*Required work:* Go through the listing and transcribe each line exactly.

———

### src/hw/rtl/wstc_pkg.sv
// Shared types, constants and helpers for the work-steal tempo chain.
package wstc_pkg;

    localparam int WORKERS    = 16;
    localparam int IDX_W      = (WORKERS > 1) ? $clog2(WORKERS) : 1;
    localparam int WALK_LIMIT = 16;
    localparam int CNT_W      = (WALK_LIMIT > 1) ? $clog2(WALK_LIMIT) : 1;
    localparam int ID_W       = 4;
    localparam int TEMPO_W    = 4;
    localparam int ADDR_W     = 3;
    localparam int DATA_W     = 32;

    localparam logic [TEMPO_W-1:0] TOP_RESET = TEMPO_W'(2);

    // register index as taken from paddr
    typedef enum logic {
        REG_TOP_TEMPO = 1'b0,
        REG_NONE      = 1'b1
    } t_reg_idx;

    typedef enum logic {
        CMD_STEAL = 1'b0,
        CMD_RELAY = 1'b1
    } t_cmd;

    typedef struct packed {
        t_cmd            cmd;
        logic [ID_W-1:0] worker;
        logic [ID_W-1:0] victim;
    } t_in_item;

    typedef struct packed {
        logic [ID_W-1:0]    worker_id;
        logic [TEMPO_W-1:0] new_tempo;
        logic               last;
    } t_out_item;

    typedef struct packed {
        logic             vld;
        logic [IDX_W-1:0] idx;
    } t_link;

    localparam t_link NO_LINK = '{vld: 1'b0, idx: '0};

    function automatic logic in_range(input logic [ID_W-1:0] f);
        in_range = (32'(f) < WORKERS);
    endfunction

    function automatic logic [IDX_W-1:0] to_idx(input logic [ID_W-1:0] f);
        to_idx = IDX_W'(f);
    endfunction

endpackage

———

*Solution to this task:*
### src/hw/rtl/wstc_pkg.sv
// Shared types, constants and helpers for the work-steal tempo chain.
package wstc_pkg;

    localparam int WORKERS    = 16;
    localparam int IDX_W      = (WORKERS > 1) ? $clog2(WORKERS) : 1;
    localparam int WALK_LIMIT = 16;
    localparam int CNT_W      = (WALK_LIMIT > 1) ? $clog2(WALK_LIMIT) : 1;
    localparam int ID_W       = 4;
    localparam int TEMPO_W    = 4;
    localparam int ADDR_W     = 3;
    localparam int DATA_W     = 32;

    localparam logic [TEMPO_W-1:0] TOP_RESET = TEMPO_W'(2);

    // register index as taken from paddr
    typedef enum logic {
        REG_TOP_TEMPO = 1'b0,
        REG_NONE      = 1'b1
    } t_reg_idx;

    typedef enum logic {
        CMD_STEAL = 1'b0,
        CMD_RELAY = 1'b1
    } t_cmd;

    typedef struct packed {
        t_cmd            cmd;
        logic [ID_W-1:0] worker;
        logic [ID_W-1:0] victim;
    } t_in_item;

    typedef struct packed {
        logic [ID_W-1:0]    worker_id;
        logic [TEMPO_W-1:0] new_tempo;
        logic               last;
    } t_out_item;

    typedef struct packed {
        logic             vld;
        logic [IDX_W-1:0] idx;
    } t_link;

    localparam t_link NO_LINK = '{vld: 1'b0, idx: '0};

    function automatic logic in_range(input logic [ID_W-1:0] f);
        in_range = (32'(f) < WORKERS);
    endfunction

    function automatic logic [IDX_W-1:0] to_idx(input logic [ID_W-1:0] f);
        to_idx = IDX_W'(f);
    endfunction

endpackage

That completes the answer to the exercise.